----- Excerpted records -----

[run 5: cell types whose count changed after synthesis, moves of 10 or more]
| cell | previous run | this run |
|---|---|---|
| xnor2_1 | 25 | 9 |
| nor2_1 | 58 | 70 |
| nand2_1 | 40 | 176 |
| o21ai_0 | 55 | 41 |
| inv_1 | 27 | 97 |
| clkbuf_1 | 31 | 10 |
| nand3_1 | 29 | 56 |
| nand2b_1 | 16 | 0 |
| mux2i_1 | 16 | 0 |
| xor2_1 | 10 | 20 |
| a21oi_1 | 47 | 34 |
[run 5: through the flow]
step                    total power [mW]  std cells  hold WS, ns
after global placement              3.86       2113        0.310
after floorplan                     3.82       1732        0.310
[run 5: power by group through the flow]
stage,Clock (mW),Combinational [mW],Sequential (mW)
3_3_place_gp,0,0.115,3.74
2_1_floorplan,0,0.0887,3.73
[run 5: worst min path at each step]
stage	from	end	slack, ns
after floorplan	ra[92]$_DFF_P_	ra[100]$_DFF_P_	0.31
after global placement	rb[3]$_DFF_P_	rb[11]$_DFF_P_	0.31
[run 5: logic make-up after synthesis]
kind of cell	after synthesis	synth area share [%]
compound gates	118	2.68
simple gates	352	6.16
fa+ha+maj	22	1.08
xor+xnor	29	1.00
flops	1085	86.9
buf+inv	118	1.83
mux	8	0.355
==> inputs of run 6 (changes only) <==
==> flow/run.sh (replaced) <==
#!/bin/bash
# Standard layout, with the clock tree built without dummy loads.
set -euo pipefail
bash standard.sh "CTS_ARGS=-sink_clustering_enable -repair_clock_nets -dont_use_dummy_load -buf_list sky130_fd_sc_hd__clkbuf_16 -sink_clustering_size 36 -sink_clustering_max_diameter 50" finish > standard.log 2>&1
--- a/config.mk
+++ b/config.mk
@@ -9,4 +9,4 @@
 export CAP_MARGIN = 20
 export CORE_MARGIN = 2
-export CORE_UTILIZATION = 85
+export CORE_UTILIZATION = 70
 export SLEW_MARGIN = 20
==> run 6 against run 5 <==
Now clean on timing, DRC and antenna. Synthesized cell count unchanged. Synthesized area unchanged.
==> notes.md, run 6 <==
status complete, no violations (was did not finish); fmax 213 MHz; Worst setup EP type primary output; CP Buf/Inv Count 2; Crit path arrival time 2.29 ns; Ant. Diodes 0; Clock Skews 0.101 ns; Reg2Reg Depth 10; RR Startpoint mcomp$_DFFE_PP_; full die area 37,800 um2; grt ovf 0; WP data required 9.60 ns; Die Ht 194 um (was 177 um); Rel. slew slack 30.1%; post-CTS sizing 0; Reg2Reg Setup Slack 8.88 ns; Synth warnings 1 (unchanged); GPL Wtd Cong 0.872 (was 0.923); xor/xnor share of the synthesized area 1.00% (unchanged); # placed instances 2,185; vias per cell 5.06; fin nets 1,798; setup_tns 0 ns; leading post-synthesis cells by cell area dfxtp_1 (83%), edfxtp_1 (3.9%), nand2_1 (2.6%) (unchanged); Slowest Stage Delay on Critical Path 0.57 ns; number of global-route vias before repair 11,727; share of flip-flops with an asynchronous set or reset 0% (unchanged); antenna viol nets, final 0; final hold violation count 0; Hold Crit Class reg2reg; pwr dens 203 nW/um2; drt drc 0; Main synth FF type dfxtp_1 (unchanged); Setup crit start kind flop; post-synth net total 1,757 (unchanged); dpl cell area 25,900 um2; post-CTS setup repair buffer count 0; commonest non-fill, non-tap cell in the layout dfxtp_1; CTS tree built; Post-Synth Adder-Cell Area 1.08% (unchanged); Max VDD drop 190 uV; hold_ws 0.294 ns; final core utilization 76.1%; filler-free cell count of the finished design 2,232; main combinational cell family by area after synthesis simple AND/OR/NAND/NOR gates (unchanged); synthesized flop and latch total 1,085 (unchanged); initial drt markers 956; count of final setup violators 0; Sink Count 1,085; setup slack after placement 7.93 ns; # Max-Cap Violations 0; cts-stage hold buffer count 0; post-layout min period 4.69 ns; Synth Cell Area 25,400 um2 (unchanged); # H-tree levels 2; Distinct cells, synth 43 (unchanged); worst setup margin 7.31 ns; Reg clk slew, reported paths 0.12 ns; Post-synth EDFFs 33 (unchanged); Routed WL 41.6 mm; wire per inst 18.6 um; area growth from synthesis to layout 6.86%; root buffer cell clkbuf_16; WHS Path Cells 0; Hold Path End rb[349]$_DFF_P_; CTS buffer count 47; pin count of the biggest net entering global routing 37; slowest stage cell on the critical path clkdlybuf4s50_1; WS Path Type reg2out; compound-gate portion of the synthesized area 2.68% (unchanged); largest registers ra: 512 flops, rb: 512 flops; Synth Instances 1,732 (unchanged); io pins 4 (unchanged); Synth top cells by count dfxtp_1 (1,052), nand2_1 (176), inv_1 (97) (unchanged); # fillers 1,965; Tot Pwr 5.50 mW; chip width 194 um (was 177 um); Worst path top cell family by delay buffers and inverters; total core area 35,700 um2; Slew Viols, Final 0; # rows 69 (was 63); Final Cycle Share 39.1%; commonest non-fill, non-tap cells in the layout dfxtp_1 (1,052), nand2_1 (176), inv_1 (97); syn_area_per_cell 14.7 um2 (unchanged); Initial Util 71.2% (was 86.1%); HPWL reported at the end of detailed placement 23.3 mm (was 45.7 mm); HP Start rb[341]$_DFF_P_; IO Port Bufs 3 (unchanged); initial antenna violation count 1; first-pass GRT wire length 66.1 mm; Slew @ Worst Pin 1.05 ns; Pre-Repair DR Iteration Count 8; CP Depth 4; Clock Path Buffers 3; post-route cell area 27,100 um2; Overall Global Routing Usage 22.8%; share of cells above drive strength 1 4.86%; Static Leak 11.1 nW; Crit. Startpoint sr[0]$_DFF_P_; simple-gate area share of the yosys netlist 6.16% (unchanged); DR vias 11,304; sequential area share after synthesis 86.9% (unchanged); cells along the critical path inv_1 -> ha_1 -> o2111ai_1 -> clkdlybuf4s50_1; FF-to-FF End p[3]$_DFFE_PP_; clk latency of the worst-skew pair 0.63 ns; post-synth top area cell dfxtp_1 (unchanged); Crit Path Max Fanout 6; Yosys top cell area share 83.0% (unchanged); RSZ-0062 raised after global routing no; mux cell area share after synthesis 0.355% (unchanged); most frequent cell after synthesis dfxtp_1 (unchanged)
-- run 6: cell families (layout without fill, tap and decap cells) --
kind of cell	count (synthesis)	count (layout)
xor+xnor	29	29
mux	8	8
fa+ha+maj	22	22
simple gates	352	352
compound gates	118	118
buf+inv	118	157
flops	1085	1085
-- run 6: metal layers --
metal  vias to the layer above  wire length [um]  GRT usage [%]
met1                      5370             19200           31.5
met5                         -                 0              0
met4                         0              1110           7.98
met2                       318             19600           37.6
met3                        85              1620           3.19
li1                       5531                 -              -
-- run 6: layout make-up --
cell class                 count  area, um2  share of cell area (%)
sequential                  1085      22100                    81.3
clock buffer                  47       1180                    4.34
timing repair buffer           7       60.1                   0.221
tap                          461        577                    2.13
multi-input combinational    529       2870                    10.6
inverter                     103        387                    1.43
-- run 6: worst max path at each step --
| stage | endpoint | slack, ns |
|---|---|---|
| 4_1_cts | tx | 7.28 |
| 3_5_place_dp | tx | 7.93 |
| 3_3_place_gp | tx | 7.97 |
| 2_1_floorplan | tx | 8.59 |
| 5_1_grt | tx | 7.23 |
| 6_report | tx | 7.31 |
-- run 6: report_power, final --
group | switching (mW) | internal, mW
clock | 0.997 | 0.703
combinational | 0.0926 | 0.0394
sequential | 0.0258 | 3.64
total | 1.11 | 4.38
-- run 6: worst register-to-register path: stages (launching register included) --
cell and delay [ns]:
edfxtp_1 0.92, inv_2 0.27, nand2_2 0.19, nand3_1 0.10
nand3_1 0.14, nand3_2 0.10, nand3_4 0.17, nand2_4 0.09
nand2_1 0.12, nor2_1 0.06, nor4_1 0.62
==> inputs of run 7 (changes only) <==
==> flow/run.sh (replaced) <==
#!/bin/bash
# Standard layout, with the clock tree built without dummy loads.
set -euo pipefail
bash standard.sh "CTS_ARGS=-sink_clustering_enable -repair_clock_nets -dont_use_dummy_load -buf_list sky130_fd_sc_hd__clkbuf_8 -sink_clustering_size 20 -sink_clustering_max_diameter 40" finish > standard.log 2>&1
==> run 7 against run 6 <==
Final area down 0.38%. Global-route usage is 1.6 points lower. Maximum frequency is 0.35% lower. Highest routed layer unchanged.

-----

The string "make" marks the lines to copy; report each of them from the data above.

[run 5: logic make-up after synthesis]
-- run 6: layout make-up --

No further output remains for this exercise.